Stochastic modeling of stem-cell dynamics with control

Tissue development and homeostasis are thought to be regulated endogenously by control loops that ensure that the numbers of stem cells and daughter cells are maintained at desired levels, and that the cell dynamics are robust to perturbations. In this paper we consider several classes of stochastic models that describe stem/daughter cell dynamics in a population of constant size, which are generalizations of the Moran process that include negative control loops that affect differentiation probabilities for stem cells. We present analytical solutions for the steady-state expectations and variances of the numbers of stem and daughter cells; these results remain valid for non-constant cell populations. We show that in the absence of differentiation/proliferation control, the number of stem cells is subject to extinction or overflow. In the presence of linear control, a steady state may be maintained but no tunable parameters are available to control the mean and the spread of the cell population sizes. Two types of nonlinear control considered here incorporate tunable parameters that allow specification of the expected number of stem cells and also provide control over the size of the standard deviation. We show that under a hyperbolic control law, there is a trade-off between minimizing standard deviations and maintaining the system robustness against external perturbations. For the Hill-type control, the standard deviation is inversely proportional to the Hill coefficient of the control loop.

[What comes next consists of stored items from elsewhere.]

## src/rtl/vlan_res_pkg.sv

```systemverilog
package vlan_res_pkg;
  localparam int unsigned VID_W = 12;
  typedef logic [VID_W-1:0] vid_t;
endpackage

```

## src/rtl/vlan_res_store.sv

```systemverilog
module vlan_res_store
  import vlan_res_pkg::*;
#(
  parameter int unsigned N_PORTS   = 4,
  parameter int unsigned N_ENTRIES = 32,
  localparam int unsigned IW = (N_ENTRIES > 1) ? $clog2(N_ENTRIES) : 1
) (
  input  logic                              clk_i,
  input  logic                              rst_ni,
  input  logic                              wr_en_i,
  input  logic [IW-1:0]                     wr_idx_i,
  input  logic                              wr_valid_i,
  input  vid_t                              wr_vid_i,
  input  logic [N_PORTS-1:0]                wr_member_i,
  input  logic [N_PORTS-1:0]                wr_tagged_i,
  output logic [N_ENTRIES-1:0]              ent_valid_o,
  output logic [N_ENTRIES-1:0][VID_W-1:0]   ent_vid_o,
  output logic [N_ENTRIES-1:0][N_PORTS-1:0] ent_member_o,
  output logic [N_ENTRIES-1:0][N_PORTS-1:0] ent_tagged_o
);
  logic [N_ENTRIES-1:0]              valid_q;
  logic [N_ENTRIES-1:0][VID_W-1:0]   vid_q;
  logic [N_ENTRIES-1:0][N_PORTS-1:0] mem_q;
  logic [N_ENTRIES-1:0][N_PORTS-1:0] tag_q;

  always_ff @(posedge clk_i or negedge rst_ni) begin
    if (!rst_ni) begin
      valid_q <= '0;
      vid_q   <= '0;
      mem_q   <= '0;
      tag_q   <= '0;
    end else if (wr_en_i) begin
      for (int i = 0; i < int'(N_ENTRIES); i++) begin
        if (wr_idx_i == IW'(i)) begin
          valid_q[i] <= wr_valid_i;
          // freed entries are zeroed so stale masks never leak
          vid_q[i]   <= wr_valid_i ? wr_vid_i    : '0;
          mem_q[i]   <= wr_valid_i ? wr_member_i : '0;
          tag_q[i]   <= wr_valid_i ? wr_tagged_i : '0;
        end
      end
    end
  end

  assign ent_valid_o  = valid_q;
  assign ent_vid_o    = vid_q;
  assign ent_member_o = mem_q;
  assign ent_tagged_o = tag_q;
endmodule

```

## src/rtl/vlan_res_match.sv

```systemverilog
module vlan_res_match
  import vlan_res_pkg::*;
#(
  parameter int unsigned N_PORTS   = 4,
  parameter int unsigned N_ENTRIES = 32
) (
  input  logic [N_ENTRIES-1:0]              ent_valid_i,
  input  logic [N_ENTRIES-1:0][VID_W-1:0]   ent_vid_i,
  input  logic [N_ENTRIES-1:0][N_PORTS-1:0] ent_member_i,
  input  logic [N_ENTRIES-1:0][N_PORTS-1:0] ent_tagged_i,
  input  vid_t                              vid_i,
  output logic                              hit_o,
  output logic [N_PORTS-1:0]                member_o,
  output logic [N_PORTS-1:0]                tagged_o
);
  logic [N_ENTRIES-1:0] cmp;

  for (genvar g = 0; g < N_ENTRIES; g++) begin : g_cmp
    assign cmp[g] = ent_valid_i[g] && (ent_vid_i[g] == vid_i);
  end

  // lowest matching index wins
  always_comb begin
    hit_o    = 1'b0;
    member_o = '0;
    tagged_o = '0;
    for (int i = 0; i < int'(N_ENTRIES); i++) begin
      if (cmp[i] && !hit_o) begin
        hit_o    = 1'b1;
        member_o = ent_member_i[i];
        tagged_o = ent_tagged_i[i];
      end
    end
  end
endmodule

```

## src/rtl/vlan_res_decide.sv

```systemverilog
module vlan_res_decide #(
  parameter int unsigned N_PORTS = 4,
  localparam int unsigned PW = (N_PORTS > 1) ? $clog2(N_PORTS) : 1
) (
  input  logic               hit_i,
  input  logic [N_PORTS-1:0] member_i,
  input  logic [PW-1:0]      port_i,
  input  logic [N_PORTS-1:0] discard_en_i,
  input  logic [N_PORTS-1:0] verify_en_i,
  input  logic [N_PORTS-1:0] dflt_flood_i,
  output logic               fwd_o,
  output logic [N_PORTS-1:0] flood_o
);
  logic in_range, is_member, disc, ver, drop;

  always_comb begin
    in_range  = (32'(port_i) < N_PORTS);
    is_member = in_range && member_i[port_i];
    disc      = in_range && discard_en_i[port_i];
    ver       = in_range && verify_en_i[port_i];
    drop      = disc && !(hit_i && is_member);
    fwd_o     = !drop;
    if (drop)              flood_o = '0;
    else if (hit_i && ver) flood_o = member_i;
    else                   flood_o = dflt_flood_i;
  end
endmodule

```

## src/rtl/vlan_res_top.sv

```systemverilog
module vlan_res_top
  import vlan_res_pkg::*;
#(
  parameter int unsigned N_PORTS   = 4,
  parameter int unsigned N_ENTRIES = 32,
  localparam int unsigned IW = (N_ENTRIES > 1) ? $clog2(N_ENTRIES) : 1,
  localparam int unsigned PW = (N_PORTS > 1) ? $clog2(N_PORTS) : 1
) (
  input  logic               clk_i,
  input  logic               rst_ni,
  input  logic               wr_en_i,
  input  logic [IW-1:0]      wr_idx_i,
  input  logic               wr_valid_i,
  input  logic [11:0]        wr_vid_i,
  input  logic [N_PORTS-1:0] wr_member_i,
  input  logic [N_PORTS-1:0] wr_tagged_i,
  input  logic [N_PORTS-1:0] discard_en_i,
  input  logic [N_PORTS-1:0] verify_en_i,
  input  logic [N_PORTS-1:0] dflt_flood_i,
  input  logic               lk_req_i,
  input  logic [PW-1:0]      lk_port_i,
  input  logic [11:0]        lk_vid_i,
  output logic               lk_valid_o,
  output logic               lk_hit_o,
  output logic [N_PORTS-1:0] lk_member_o,
  output logic [N_PORTS-1:0] lk_tagged_o,
  output logic               lk_fwd_o,
  output logic [N_PORTS-1:0] lk_flood_o
);
  logic [N_ENTRIES-1:0]              ent_valid;
  logic [N_ENTRIES-1:0][VID_W-1:0]   ent_vid;
  logic [N_ENTRIES-1:0][N_PORTS-1:0] ent_member;
  logic [N_ENTRIES-1:0][N_PORTS-1:0] ent_tagged;

  logic               m_hit, d_fwd;
  logic [N_PORTS-1:0] m_member, m_tagged, d_flood;

  vlan_res_store #(.N_PORTS(N_PORTS), .N_ENTRIES(N_ENTRIES)) u_store (
    .clk_i        (clk_i),
    .rst_ni       (rst_ni),
    .wr_en_i      (wr_en_i),
    .wr_idx_i     (wr_idx_i),
    .wr_valid_i   (wr_valid_i),
    .wr_vid_i     (wr_vid_i),
    .wr_member_i  (wr_member_i),
    .wr_tagged_i  (wr_tagged_i),
    .ent_valid_o  (ent_valid),
    .ent_vid_o    (ent_vid),
    .ent_member_o (ent_member),
    .ent_tagged_o (ent_tagged)
  );

  vlan_res_match #(.N_PORTS(N_PORTS), .N_ENTRIES(N_ENTRIES)) u_match (
    .ent_valid_i  (ent_valid),
    .ent_vid_i    (ent_vid),
    .ent_member_i (ent_member),
    .ent_tagged_i (ent_tagged),
    .vid_i        (lk_vid_i),
    .hit_o        (m_hit),
    .member_o     (m_member),
    .tagged_o     (m_tagged)
  );

  vlan_res_decide #(.N_PORTS(N_PORTS)) u_decide (
    .hit_i        (m_hit),
    .member_i     (m_member),
    .port_i       (lk_port_i),
    .discard_en_i (discard_en_i),
    .verify_en_i  (verify_en_i),
    .dflt_flood_i (dflt_flood_i),
    .fwd_o        (d_fwd),
    .flood_o      (d_flood)
  );

  always_ff @(posedge clk_i or negedge rst_ni) begin
    if (!rst_ni) begin
      lk_valid_o  <= 1'b0;
      lk_hit_o    <= 1'b0;
      lk_member_o <= '0;
      lk_tagged_o <= '0;
      lk_fwd_o    <= 1'b0;
      lk_flood_o  <= '0;
    end else begin
      lk_valid_o <= lk_req_i;
      if (lk_req_i) begin
        lk_hit_o    <= m_hit;
        lk_member_o <= m_member;
        lk_tagged_o <= m_tagged;
        lk_fwd_o    <= d_fwd;
        lk_flood_o  <= d_flood;
      end
    end
  end
endmodule

```

## config.mk

```make
export PLATFORM = sky130hd
export DESIGN_NAME = vlan_res_top
export DESIGN_NICKNAME = d
export VERILOG_FILES = /design/src/rtl/vlan_res_pkg.sv /design/src/rtl/vlan_res_store.sv /design/src/rtl/vlan_res_match.sv /design/src/rtl/vlan_res_decide.sv /design/src/rtl/vlan_res_top.sv
export SDC_FILE = /design/constraint.sdc
export NUM_CORES = 2
export LEC_CHECK = 0
export CORE_MARGIN = 2
export CORE_UTILIZATION = 30
export DETAILED_ROUTE_END_ITERATION = 10
export PLACE_DENSITY_LB_ADDON = 0.15
export REMOVE_ABC_BUFFERS = 1
export SETUP_SLACK_MARGIN = 0.2
export SLEW_MARGIN = 10
export SYNTH_ARGS = -nofsm -noshare
export SYNTH_HDL_FRONTEND = slang
export SYNTH_SLANG_ARGS = --single-unit
```

## constraint.sdc

```tcl
create_clock -name clk_i -period 5 [get_ports clk_i]
set_clock_uncertainty 0.05 [all_clocks]
set_input_delay 0.75 -clock clk_i [delete_from_list [all_inputs] [get_ports clk_i]]
set_output_delay 0.75 -clock clk_i [all_outputs]
set_load 0.03 [all_outputs]
```

==> metrics.txt <==
status completed; ys async rst share 1.00; routed len/inst 21.0 µm; Starting Density 0.302; Die ar. 0.112 mm²; GRT Total Usage 0.192; Total Wirelength 107 mm; final worst-path setup slack 0.479 ns; Setup WS pre-CTS -0.137 ns; leading area contributor after synthesis dfrtp_1; worst hold path class in -> async; Ports 71; Clock Latency Late Sink 0.64 ns; power density cells around 370 mW/mm²; die height 334 µm; vias in the first global route 24630; fin crit share 0.904; sequential area share after synthesis 0.525; reg2reg setup slack between 0.5 and 0.6 ns; Post-synth EDFFs 0; fin util 0.358; CP Class in -> reg; CP Launch Type primary input; hpwl dp ~70 mm; FP Rows ~120; delay-heaviest family, CP compound AO/OA/AOI/OAI gates; count of cells resized by post-cts repair 0; Final Slew Violations 0; grt ovf 0; clk slew on worst S/H paths 0.06 ns; top_reg_cell synth dfrtp_1; unrepaired setup endpoints after global routing false; Pwr Total 0.0146 W; top-count cell post-synth nand2_1; worst r2r path cells 15; Final ANT Viol Nets 0; Buffers on Ports 70; clock sinks 687; Req. time, crit path 5.48 ns; fillers 11018; Detailed Routing Iterations Pass 1 5; Crit path depth 19; share of cells above drive strength 1 0.135; Max-slew headroom 0.238; Starting DRT DRC Count 1489; syn_area_per_cell 9.50 µm²; crit path to lk_flood_o[0]$_DFFE_PN0P_; routed vias ~24000; area share of the largest cell type after synthesis 0.525; CP peak stage delay 0.60 ns; Synth top cells by count 798 x nand2_1, 687 x dfrtp_1, 666 x o21ai_0; Die W 334 µm; first-pass GRT wire length 163 mm; H-Tree Depth 3; setup bufs post-CTS 0; GP Congestion 0.801; Final TNS setup 0 ns; TritonCTS Buffers 81; Hold Buf Count CTS 0; leading post-synthesis cells by cell area dfrtp_1 52%, o21ai_0 10%, xnor2_1 10%; initial antenna violation count 3; Setup violations, final 0; Lkg Pwr roughly 16 nW; CTS Buffer Depth 3; post-synthesis cell type count between 80 and 90; Bufs and invs on worst path 6; Critical Path, Cell by Cell buf_2 -> buf_12 -> buf_4 -> xnor2_1 -> nand4_1 -> nor4_2 -> buf_4 -> nor4b_1 -> buf_4 -> a32o_1 -> or3_1 -> o21ai_1 -> a2111oi_0 -> buf_4 -> or4_1 -> o221ai_1 -> o2bb2ai_1 -> a211o_2 -> o41ai_2; Syn-to-layout area delta 18.7%; Max-Cap Viols 0; pin count of the biggest net entering global routing 99; Reg-to-Reg End lk_flood_o[0]$_DFFE_PN0P_; Reg2Reg Launch Point u_store.ent_vid_o[65]$_DFFE_PN0P_; DRC viols 0; Max VDD drop 0.258 mV; Slowest cell on crit path nor4_2; CP most frequent cell buf_4; Vias/cell ~4.8; Worst EP arrival approximately 5.0 ns; Setup crit start lk_vid_i[11]; worst slew pin tran 1.14 ns; CTS tree yes; core area roughly 0.11 mm²; Achievable Freq 221 MHz; # nets final between 3000 and 4000; Root Driver clkbuf_16; Final Hold Viols 0; Cell Area, Synth 0.0328 mm²; number of synthesized register bits 687; Crit. End Element flip-flop; Tmin final 4.52 ns; CP Max Fanout 8; Mapped Cells about 3500; Synth warnings 0
cells in the final DEF (no fill, tap or decap), types with 46 or more instances in the layout:
master | synthesis | final
nand2_1 | 798 | 785
dfrtp_1 | 687 | 687
o21ai_0 | 666 | 666
xnor2_1 | 375 | 375
buf_4 | 13 | 236
nand4_1 | 87 | 87
clkbuf_16 | 0 | 83
nand3_1 | 67 | 67
clkdlybuf4s50_1 | 0 | 56
nor2_1 | 46 | 46
flip-flops by register name, indices dropped and copies added, names as in the netlist:
name,count
u_store.ent_vid_o,384
u_store.ent_member_o,128
u_store.ent_tagged_o,128
u_store.ent_valid_o,32
lk_flood_o,4
lk_member_o,4
lk_tagged_o,4
lk_fwd_o,1
lk_hit_o,1
lk_valid_o,1
where the power goes:
| part | total, W | switching, W | internal (W) |
|---|---|---|---|
| logic | 0.00175 | 0.000995 | 0.000759 |
| registers | 0.00668 | 0.000432 | 0.00624 |
| clock network | 0.00616 | 0.00243 | 0.00373 |
layout make-up:
| class | count | area [µm²] | share of cell area |
|---|---|---|---|
| sequential | 687 | 17200 | 0.442 |
| clock buffer | 114 | 2350 | 0.0605 |
| antenna | 1 | 2.50 | 0.0000643 |
| tap | 1414 | 1770 | 0.0455 |
| inverter | 31 | 116 | 0.00299 |
| timing repair buffer | 334 | 2990 | 0.0768 |
| multi-input combinational | 2462 | 14100 | 0.363 |
| clock inverter | 26 | 372 | 0.00955 |
layer usage:
| layer | wire [µm] | track usage | vias to the layer above |
|---|---|---|---|
| met1 | 52200 | 0.274 | 11896 |
| li1 | - | - | 12057 |
| met3 | 2860 | 0.0194 | 125 |
| met5 | 0 | 0 | - |
| met2 | 49300 | 0.311 | 333 |
| met4 | 2290 | 0.0504 | 0 |
kinds of logic after synthesis:
kind of cell / Yosys count / share of synthesized area
XOR/XNOR: 385 / 0.103
flip-flops: 687 / 0.525
AO/OA/AOI/OAI: 847 / 0.144
AND/OR/NAND/NOR: 1187 / 0.167
multiplexers: 43 / 0.0152
buffers and inverters: 302 / 0.0462
worst min-delay path by stage:
stage                                         start                              endpoint  slack [ns]  depth (start not counted)
6_report                                     rst_ni                  lk_valid_o$_DFF_PN0_        0.13                          1
5_1_grt                                      rst_ni                  lk_valid_o$_DFF_PN0_        0.17                          1
4_1_cts                                      rst_ni                  lk_valid_o$_DFF_PN0_        0.12                          1
3_5_place_dp   u_store.ent_member_o[48]$_DFFE_PN0P_  u_store.ent_member_o[48]$_DFFE_PN0P_        0.41                          2
3_3_place_gp    u_store.ent_tagged_o[2]$_DFFE_PN0P_   u_store.ent_tagged_o[2]$_DFFE_PN0P_        0.40                          2
2_1_floorplan  u_store.ent_member_o[23]$_DFFE_PN0P_  u_store.ent_member_o[23]$_DFFE_PN0P_        0.39                          2
metrics by stage:
stage	hold WS, ns	cells	cell area (µm²)
floorplan	0.391	3180	31400
global placement	0.404	4928	36200
detailed placement	0.412	4928	36200
CTS	0.119	5068	38900
global route	0.167	5068	38900
finish	0.125	5069	38900
Power figures use the tool's default switching activity.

Biologically this means that ultrasensitive response that is observed in a number of regulatory loops may have evolved in order to reduce fluctuations while maintaining the desired population levels.

► We study stochastic regulation of stem-cell renewall. ► Stochastic systems with no control are subject to extinction/overflow. ► Analytical solutions for mean and variance with nonlinear control are found. ► For hyperbolic control, there is a trade-off between fluctuations and robustness. ► For Hill-type control, fluctuations are inversely proportional to the Hill coefficient.